Just Last Night(89)
“We’d both head back and tell Susie to look the other bloody way though, right?” I say, bluntly, the pain of this thought making me graceless.
“Yes,” Finlay says, throwing me a glance. “We both would.”
After another brief silence he says: “Thank you.”
“What for?”
“Assuming I didn’t want my sister to die.”
“That’s . . . obvious, isn’t it?”
“The relative of mine we met, prior to my father, would beg to differ,” Fin says, as he adjusts his grip on the steering wheel, and narrows his eyes at the road. He made such a good model in that picture because of his ability to turn into a hardened blank. You never know what he’s thinking.
“She accused you of neglect but she wouldn’t think you’d want Susie to . . . ?” It’s such a grotesque idea, I can’t finish the sentence.
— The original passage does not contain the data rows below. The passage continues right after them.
Source: an optimization exercise on an open RTL-to-GDS flow (aim: small area, a short achievable clock period and few clock cycles per item). Production flows keep margins and buffers that such runs may drop. Function was checked by simulation only, so behaviour that the tests miss may differ from the original. Power and IR drop assume default switching activity.

Setup of lane 1:
## spread_hash
module spread_hash (
    input  wire          clk,
    input  wire          rst,         
    input  wire          start,       
    input  wire          kind,        
    input  wire [63:0]   mask,        
    input  wire [1023:0] words,       
    input  wire [31:0]   seed,        
    input  wire [319:0]  key,         
    output reg           done,        
    output wire [31:0]   hash
);
    localparam [511:0] CRC_L16 = 512'h8fc847e423f211f908fc047e8df746fbacb5d992e301fe487f24b05ad7e56bf235f91afc82b6ce93e8817440b5e8d53c6a9eba87d28be68dfc8e7e473f231f91;
    localparam [1023:0] CRC_L32 = 1024'h8fc8e57b47e472bd23f2395e11f91caf08fc8e57047e472b8df7c6ee46fbe377acb514c0d9926f1be301d2f6fe480c007f240600b05ae67bd7e596466bf2cb2335f965911afcb2c882b6bc1fce93bb74e88138c174409c60b5e8ab4bd53cb0de6a9e586fba87c94cd28b01dde68d6595fc8e57b17e472bd83f2395ec1f91caf6;
    reg          busy;        
    reg          st1;         
    reg          lh;          
    reg  [63:0]  pend;        
    reg  [63:0]  l1, l2;      
    reg  [7:0]   h1, h2;      
    reg  [15:0]  w1, w2;      
    reg          v2;          
    reg  [31:0]  acc;         
    reg  [63:0]  kw;          
    reg  [9:0]   kptr;        
  ...
clock: 7.0 ns
lec_check: 0
cap_margin: 35
core_area: 10 10 500 500
die_area: 0 0 510 510
setup_slack_margin: 3.2
slew_margin: 35
standard.sh (not shown) runs the stock make flow with config.mk's settings and CLKGATE_MAP_FILE= SYNTH_SCRIPT=/design/flow/synth_recipe.tcl, a recipe that flattens the netlist after the stock synthesis.
==> flow/flow/run.sh <==
#!/bin/bash
# The standard layout (standard.sh: standard synthesis unchanged), except that the
# buffer that buffer_ports puts on every input and output port is the smallest buffer
# cell instead of the default choice (every port still gets its own buffer).
set -euo pipefail
export BUFFER_PORTS_ARGS="-buffer_cell sky130_fd_sc_hd__buf_1"
bash standard.sh finish > standard_flow.log 2>&1
Testbench counts of lane 1, summed over its fixed seeds: cycles 20,313, items 1,920.
### lane 1 -> lane 2
Settings: changing SETUP_SLACK_MARGIN from 3.2 to 0.
Findings:
The relative area change from synthesis to final layout of lane 2 is lower than that of lane 1. Lane 2 against lane 1: setup slack of the critical path after layout fell 800 ps; delay of the slowest critical-path stage rose 40 ps; leftover overflow at the end of global routing about even; net load switching power about even. For clock skew after layout, lane 1 and lane 2 come out practically identical. [compare] base=lane 1 new=lane 2: proportion of total power due to net switching was more or less identical; power consumption lost 0.31%.
Changes in lane 3 relative to lane 2:
Settings: swapping 0 for 4.0 in SETUP_SLACK_MARGIN.
Findings:
- Lane 3 did not stop at any stage, and its layout met the timing, DRC and antenna checks.
- Half-perimeter wire length after detailed placement of lane 3 falls short of that of lane 2 slightly.
- Compared with lane 2, lane 3 shows achievable clock frequency that has gone up by more than a quarter.
- [lane 3] utilization rose 3.0 points relative to lane 2
- Clock power share ends up lower on lane 3.
- Lane 2 reports its last element of the critical path as w2[11] while lane 3 reports lh.
Input-level comparison between lane 4 and lane 3:
Settings: SETUP_SLACK_MARGIN: 4.0 -> 3.6.
--- outcome ---
- Having completed the whole flow, lane 4 delivered a layout that passed the timing, DRC and antenna checks.
- Taking lane 3 as the reference, in lane 4 synthesis-to-layout area growth lost 14 points; width of the die neither gained nor lost much; worst-case hold slack picked up an extra 21 ps.
- Between lane 4 and lane 3, total power is higher for lane 3, lane 4 comes in under that.
- Final cycle utilization of the critical path in lane 4 is 2.8 points higher than in lane 3
- The final reports for lane 4 and lane 3 show pre-CTS worst setup slack lower in the former.
- Lane 4 against lane 3: post-route worst setup slack went down by 200 ps; non-clock buffer instance count of the final layout fell 291; pin count of the biggest net entering global routing now sits higher; routed wire length moved down.
The inputs of lane 5 differ from those of lane 4 as listed below.
Settings: CORE_AREA changed from 10 10 500 500 to 10 10 390 390; DIE_AREA changed from 0 0 510 510 to 0 0 400 400.
==> flow/flow/run.sh <==
#!/bin/bash
# The standard layout (standard.sh: standard synthesis unchanged), with two changes
# to how the layout is made:
#  - the buffer that buffer_ports puts on every input and output port is the smallest
#    buffer cell instead of the default choice (every port still gets its own buffer);
#  - pins on the top and bottom edges may use met4 as well as met2, so that the
#    1477 pins fit on the edges of a smaller die at the usual two-track spacing.
set -euo pipefail
export BUFFER_PORTS_ARGS="-buffer_cell sky130_fd_sc_hd__buf_1"
export IO_PLACER_V="met2 met4"
bash standard.sh finish > standard_flow.log 2>&1
### Flow results
The net count after synthesis on lane 5 is in line with that on lane 4.
Flip-flop and latch share of the layout cell area: lane 5 vs lane 4 up 0.62 points
Any difference in switching share of total power between lane 5 and lane 4 is small enough to ignore.
Changes observed in lane 5 relative to lane 4: non-clock buffer count fell by 32, fmax fell by 6.1%.
Worst reg2reg path depth in lane 5 vs lane 4: down 1
Looking at critical path capture point, the acc[3] result is from lane 4; the w2[15] one comes from lane 5.
Taking lane 4 as the reference, in lane 5 cell count went down about 13%, post-CTS setup buffer count went down, clock buffer instance count of the final layout dropped 2, largest driver fanout on the critical path now larger.

-- re-timing with driven ports --
Ports are ideal in the flow. The routed layouts listed here were re-timed in OpenROAD.
Step 1: set_driving_cell puts a clkbuf_16 on clk and a buf_2 on each other input, an assumption about the parent block.
Step 2 times the ports against the registers' clock, not the clock port: input delays grow and output delays shrink by t, the midpoint of the rising clock arrivals with the driver on.
Slacks: ideal ports / drivers / drivers and shift; pairs: ideal ports / drivers.
run | t, ns | slack for setup (ns) | worst register clock-pin slew, ns | pins driven straight from the clock port
lane 1 | 0.789 | 3.221 / 3.221 / 2.535 | 0.08 / 0.08 | 1
lane 2 | 0.790 | 2.419 / 2.419 / 2.167 | 0.08 / 0.08 | 1
lane 3 | 0.786 | 3.757 / 3.627 / 2.841 | 0.10 / 0.10 | 1
lane 4 | 0.774 | 3.561 / 3.561 / 2.829 | 0.07 / 0.07 | 1
lane 5 | 0.711 | 3.337 / 3.337 / 2.715 | 0.07 / 0.07 | 1
After both steps every run listed still meets setup and hold. The setup slack of lane 3, which loses most, moves by -0.130 ns with the drivers and by -0.916 ns with both steps.
What follows belongs to an exercise in optimizing a design on an open flow for small area and a short achievable clock period; a production flow would make more cautious choices. No run shown here included a check of the RTL's function; only the layout flow was run. Power is estimated from default activity; no workload was simulated.

==> flow/design.v, too long to show whole: its modules and the start of the top module <==
// module fmul36_fa: 10 lines
// module fmul36_ha: 9 lines
// module fmul36: 1120 lines
module fmul36 (
    input  wire        clk,
    input  wire        rst,
    input  wire        in_valid,
    input  wire [35:0] a,
    input  wire [35:0] b,
    input  wire [2:0]  rm,
    input  wire        ftz,
    output reg         out_valid,
    output reg  [35:0] result,
    output reg         iv,
    output reg         of,
    output reg         uf,
    output reg         nx
);
  // ...
==> flow/run.sh <==
#!/bin/bash
# synth_recipe.tcl (not shown) runs the flow's synth.tcl, then flattens the netlist and writes it again
# the make line also repeats each setting of config.mk as NAME=value (left out here)
make -C /OpenROAD-flow-scripts/flow DESIGN_CONFIG=/design/flow/config.mk WORK_HOME=/design/flow/orfs CLKGATE_MAP_FILE= SYNTH_SCRIPT=/design/flow/synth_recipe.tcl finish
==> flow/config.mk <==
export PLATFORM = sky130hd
export DESIGN_NAME = fmul36
export DESIGN_NICKNAME = fmul36
export VERILOG_FILES = /design/flow/design.v
export SDC_FILE = /design/flow/constraint.sdc
export NUM_CORES = 4
export LEC_CHECK = 0
export CAP_MARGIN = 20
export CORE_MARGIN = 2
export CORE_UTILIZATION = 40
export SLEW_MARGIN = 20
export SYNTH_HIERARCHICAL = 1
export SYNTH_MINIMUM_KEEP_SIZE = 0
==> flow/constraint.sdc <==
create_clock -name core_clock -period 16.5 [get_ports {clk}]
set_input_delay 3.3000 -clock core_clock [delete_from_list [all_inputs] [get_ports {clk}]]
set_output_delay 3.3000 -clock core_clock [all_outputs]
set_load 0.01 [all_outputs]
==> out/qor.yml, run 1 <==
status: "timing/DRC/antenna clean"
grt_overflow: 0
yosysSeqAreaShare: 0.209
fin_ws_ns: 11.56
gp_congestion: 0.927
max_slew_margin: 0.215
drt-wirelength-per-cell_microns: 22.8
dieArea_sq_mm: 0.0893
drc_errors: 0
cp.arrival_ns: 5.48
drtPass1Iterations: 6
max_cap_violations: 0
synth_top_family_by_area: "adder cells"
core_sq_mm: 0.0865
crit_path_end: "mr4[22]$_DFF_P_"
nFlopsAndLatches: 364
rrSetupSlack_ns: 11.56
antenna_found_initial: 2
largest_reg_flops: 53
cts-root-buf: "clkbuf_16"
worstSetupStartpoint: "ks3[1]$_DFF_P_"
placed_cell_area_sq_mm: 0.0368
post-cts-setup-buffers: 0
synth.area.top_cells: "fa_1, dfxtp_1, nor2_1, ha_1, a21oi_1"
swShare: 0.483
area_delta_synth_final_pct: 10.6
crit_family: "simple AND/OR/NAND/NOR gates"
n_antenna_cell: 0
setup-tns-final_ns: 0
syn_inst: 3681
finalMaxSlewViolations: 0
ir_worst_vdd_uv: 159
hold_class: "reg2reg"
worstPathCellList: "buf_4 -> mux2i_1 -> mux2_4 -> clkinv_4 -> o211ai_1 -> a21oi_1 -> nor2b_1 -> ha_1 -> ha_1 -> nand3_1 -> or4_4 -> nor3_4 -> nor3b_4 -> nand2_4 -> nor3_4 -> nor2_1 -> a2111o_1 -> o21ai_1"
period_share: 0.300
dp_hpwl_microns: 75000
grt_usage: 0.246
p_seq_mw: 1.43
clock_path_buffers: 3
synth_fa_ha_area_frac: 0.405
final_util: 0.445
nWellTaps: 1155
hold_path_end: "rc3[0]$_DFF_P_"
==> run 2: changes to the inputs <==
--- a/flow/config.mk
+++ b/flow/config.mk
@@ -7,7 +7,7 @@
 export LEC_CHECK = 0
 export CAP_MARGIN = 20
 export CORE_MARGIN = 2
-export CORE_UTILIZATION = 40
+export CORE_UTILIZATION = 65
 export SLEW_MARGIN = 20
 export SYNTH_HIERARCHICAL = 1
 export SYNTH_MINIMUM_KEEP_SIZE = 0
==> out/qor.yml, run 2 <==
status: "timing/DRC/antenna clean"  # unchanged
grt_usage: 0.401  # was 0.246
max_freq_ghz: 0.197  # was 0.202 GHz
worstSetupStartpoint: "ks3[1]$_DFF_P_"  # unchanged
post-cts-setup-buffers: 0  # unchanged
drtPass1Iterations: 9  # was 6
fin_skew_ns: 0.0244  # was 0.0256 ns
fin_hold_ws_ns: 0.312  # was 0.325 ns
postSynthAreaPerCell_sq_um: 9.45  # unchanged
dieArea_sq_mm: 0.0554  # was 0.0893 sq mm
clk_latency_ns: 0.59  # was 0.62 ns
worst_slew_pin_slew_ns: 1.16  # was 1.18 ns
ctsHoldBuffers: 0  # unchanged
hold_class: "reg2reg"  # unchanged
ys_warn_count: 7  # unchanged
yosysSeqAreaShare: 0.209  # unchanged
ir_worst_vdd_uv: 109  # was 159 uV
num_rows: 84  # was 108
via_count: 29300  # was 28000
crit_path_end: "mr4[22]$_DFF_P_"  # unchanged
ant_nets: 0  # unchanged
synth_edf_count: 0  # unchanged
worstPathCellList: "buf_4 -> mux2i_1 -> mux2_4 -> clkinv_4 -> o211ai_1 -> a21oi_1 -> nor2b_1 -> ha_1 -> ha_1 -> nand3_1 -> or4_4 -> nor3_4 -> nor3b_4 -> nand2_4 -> nor3_4 -> nor2_1 -> a2111o_1 -> o21ai_1"  # unchanged
grt_max_degree: 62  # unchanged
period_share: 0.308  # was 0.300
largest_reg_flops: 53  # unchanged
dr.first_iter.drc_count: 3521  # was 2702
final_util: 0.715  # was 0.445
clock_path_buffers: 3  # unchanged
synth-main-ff-cell: "dfxtp_1"  # unchanged
synth.area.top_cells: "fa_1, dfxtp_1, nor2_1, ha_1, a21oi_1"  # unchanged
grt_overflow: 0  # unchanged
grt_pass1_wl_microns: 172000  # was 170000 microns
fin_ws_ns: 11.41  # was 11.56 ns
viasPerCell: 6.71  # was 5.78
num-nets-final: 4474  # was 4478
max_cap_violations: 0  # unchanged
power_frac_seq: 0.187  # was 0.185
gp_congestion: 0.997  # was 0.927
finalPower_mw: 7.65  # was 7.71 mW
crit_path_end_kind: "flop"  # unchanged
power_density_mw_per_mm2: 203  # was 200 mW/mm^2
reg2reg_depth: 18  # unchanged
pin_count: 120  # unchanged
syn_inst: 3681  # unchanged
cts.sinks: 364  # unchanged
regMostFlops: "csa_r"  # unchanged
layout_common_cells: "nor2_1, fa_1, dfxtp_1, nand2_1, a21oi_1"  # unchanged
rrSetupSlack_ns: 11.41  # was 11.56 ns
worstSetupPathType: "reg2reg"  # unchanged
critPathMaxStageDelay_ns: 0.58  # was 0.56 ns
syn_area_sq_mm: 0.0348  # unchanged
fin_area_sq_mm: 0.0377  # was 0.0385 sq mm
swShare: 0.487  # was 0.483
numCtsBuffers: 42  # was 45
synth.most_common_cell: "nor2_1"  # unchanged
reg.largest.list: "csa_r: 53 flops, csb_r: 52 flops"  # unchanged
chipWidth_microns: 235  # was 299 microns
totalWireLength_microns: 110000  # about the same
cts_tree: "done"  # unchanged
fin_cells: 4367  # was 4842
grt_pass1_vias: 31400  # was 29300
crit_required_ns: 17.02  # was 17.03 ns
setup-tns-final_ns: 0  # unchanged
fp.dieH_microns: 235  # was 299 microns
synth-async-reset-ratio: 0  # unchanged
synth_top_cell_by_area: "fa_1"  # unchanged
comb_power_share: 0.687  # was 0.678
antenna_found_initial: 3  # was 2
leakage_nw: 16.4  # was 16.5 nW
start_util: 0.659  # was 0.402
dp_slack_ns: 11.54  # was 11.55 ns
cp.arrival_ns: 5.61  # was 5.48 ns
dp_hpwl_microns: 75500  # was 75000 microns
cts-root-buf: "clkbuf_16"  # unchanged
area_delta_synth_final_pct: 8.40  # was 10.6%
r2r-end: "mr4[22]$_DFF_P_"  # unchanged
finalCriticalPeriod_ns: 5.09  # was 4.94 ns
finalMaxSlewViolations: 0  # unchanged
crit_slowest_cell: "or4_4"  # unchanged
internal-power_mw: 3.93  # was 3.99 mW
cts_resized: 0  # unchanged
path_clk_slew_ns: 0.06  # about the same
yosysUniqueCellTypes: 86  # unchanged
core_sq_mm: 0.0528  # was 0.0865 sq mm
drc_errors: 0  # unchanged
reg2reg_from: "ks3[1]$_DFF_P_"  # unchanged
cts-htree-levels: 2  # unchanged
synth_fp_nets: 4509  # unchanged
cp-start-kind: "flop"  # unchanged
port_buffers: 119  # unchanged
yosys-top-cells-count: "nor2_1, fa_1, dfxtp_1"  # unchanged
rsz0062_at_grt: "no"  # unchanged
placed_cell_area_sq_mm: 0.0363  # was 0.0368 sq mm
layout_commonest_cell: "nor2_1"  # unchanged
p_switching_mw: 3.72  # about the same
synth-seq-cells: 364  # unchanged
cp_max_fo: 44  # unchanged
max_slew_margin: 0.225  # was 0.215
clkPwrFrac: 0.126  # was 0.137
drt-wirelength-per-cell_microns: 25.3  # was 22.8 microns
finalHoldViolCount: 0  # unchanged
synth_top_area_share: 0.363  # unchanged
dpl.cell_count: 4290  # was 4758
drive_gt1_frac: 0.0571  # was 0.0591
setup_viol: 0  # unchanged
-- run 2: cell counts after synthesis --
No cell type changed its count.
-- run 2: how the worst min path moves through the flow --
stage / start / endpoint / slack, ns / cells after the start
3_3_place_gp: sp3$_DFF_P_ / sp4$_DFF_P_ / 0.31 / 0
3_5_place_dp: ftz3$_DFF_P_ / ftz4$_DFF_P_ / 0.31 / 0
2_1_floorplan: ftz2$_DFF_P_ / ftz3$_DFF_P_ / 0.31 / 0
6_report: ftz3$_DFF_P_ / ftz4$_DFF_P_ / 0.31 / 0
5_1_grt: ftz3$_DFF_P_ / ftz4$_DFF_P_ / 0.33 / 0
4_1_cts: ftz3$_DFF_P_ / ftz4$_DFF_P_ / 0.31 / 0
-- run 2: worst max-delay path, delay by kind of cell (launching register included) --
| kind | cells | cell delay, ns |
|---|---|---|
| flops | 1 | 0.31 |
| compound gates | 4 | 0.84 |
| fa+ha+maj | 2 | 0.45 |
| mux | 2 | 0.68 |
| buf+inv | 2 | 0.71 |
| simple gates | 8 | 2.01 |
-- run 2: layout make-up --
type                            instances  area, sq um
Multi-Input combinational cell       2957        26100
Fill cell                            3934        15100
Sequential cell                       364         7310
Timing Repair Buffer                  166         1540
Clock buffer                           55         1210
Tap cell                              688          861
Inverter                              115          438
Clock inverter                         21          225
Antenna cell                            1         2.50
-- run 2: per-layer routing --
| layer | routed length, microns | global-route usage | up-vias |
|---|---|---|---|
| li1 | - | - | 12100 |
| met1 | 39500 | 0.500 | 14300 |
| met2 | 50500 | 0.641 | 2288 |
| met3 | 14800 | 0.134 | 572 |
| met4 | 5660 | 0.179 | 4 |
| met5 | 27 | 0 | - |
-- run 2: per-module statistics from Yosys, one instance, submodules excluded --
| module | flops+latches | cells inside | area (sq um) | copies in the design |
|---|---|---|---|---|
| fmul36 | 364 | 3031 | 22000 | 1 |
| fmul36_fa | 0 | 1 | 20.0 | 624 |
| fmul36_ha | 0 | 1 | 12.5 | 26 |
-- run 2: logic make-up after synthesis --
group                      after synthesis  share of synthesized area
buffers and inverters                  360                     0.0403
and+or+nand+nor                       1427                      0.176
adders and majority gates              749                      0.405
xor gates and xnor gates                99                     0.0249
DFF                                    364                      0.209
muxes                                  108                     0.0368
AOI/OAI and AO/OA                      574                      0.107
-- run 2: power groups by stage --
stage | clock [mW] | sequential (mW) | combinational [mW]
6_report | 0.967 | 1.43 | 5.26
5_1_grt | 1.01 | 1.45 | 5.76
4_1_cts | 0.974 | 1.42 | 5.12
3_5_place_dp | 0 | 1.44 | 5.08
3_3_place_gp | 0 | 1.43 | 4.95
2_1_floorplan | 0 | 1.37 | 3.53

## re-timing with driven ports
How much do the figures lean on ideal ports? The routed layouts below were timed once more, with nothing changed but the port constraints.
Step 1: set_driving_cell puts a clkbuf_16 on clk and a buf_2 on each other input, an assumption about the parent block.
Step 2 also shifts input and output timing later by t, the mid clock arrival at the registers, as if the neighbouring blocks saw the same clock.
Three values: ideal, step 1, step 2; two values: the first two.
| run | t (ns) | setup slack, ns | worst setup path at the end | clock arrival spread, ns | slew at the worst register clock pin (ns) |
|---|---|---|---|---|---|
| run 1 | 0.671 | 11.557 / 11.557 / 11.557 | register to register | 0.026 / 0.025 | 0.07 / 0.07 |
| run 2 | 0.641 | 11.412 / 11.412 / 11.412 | register to register | 0.026 / 0.027 | 0.07 / 0.07 |
After both steps every run listed still meets setup and hold.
“Yes, the bar’s really that low,” Fin says, voice thick. “I thought this was the basis of our conversation afterward. The Spanish flu still killed millions of people.” He takes his sight line off the road to give a wry smirk as he says this.
I begin to heat at my words in emotion being repeated back to me, out of context.
“That was your analogy, I didn’t mean you were literally capable of murder! I’ve never thought for a moment you wished harm to Susie,” I say, glad this at least is true, if not the “Finlay Hart’s a killer” insinuations, made in coffee shops, only half in jest, and only a few short weeks ago. I was privately likening him to an assassin on the drive up here. “That’s mad.”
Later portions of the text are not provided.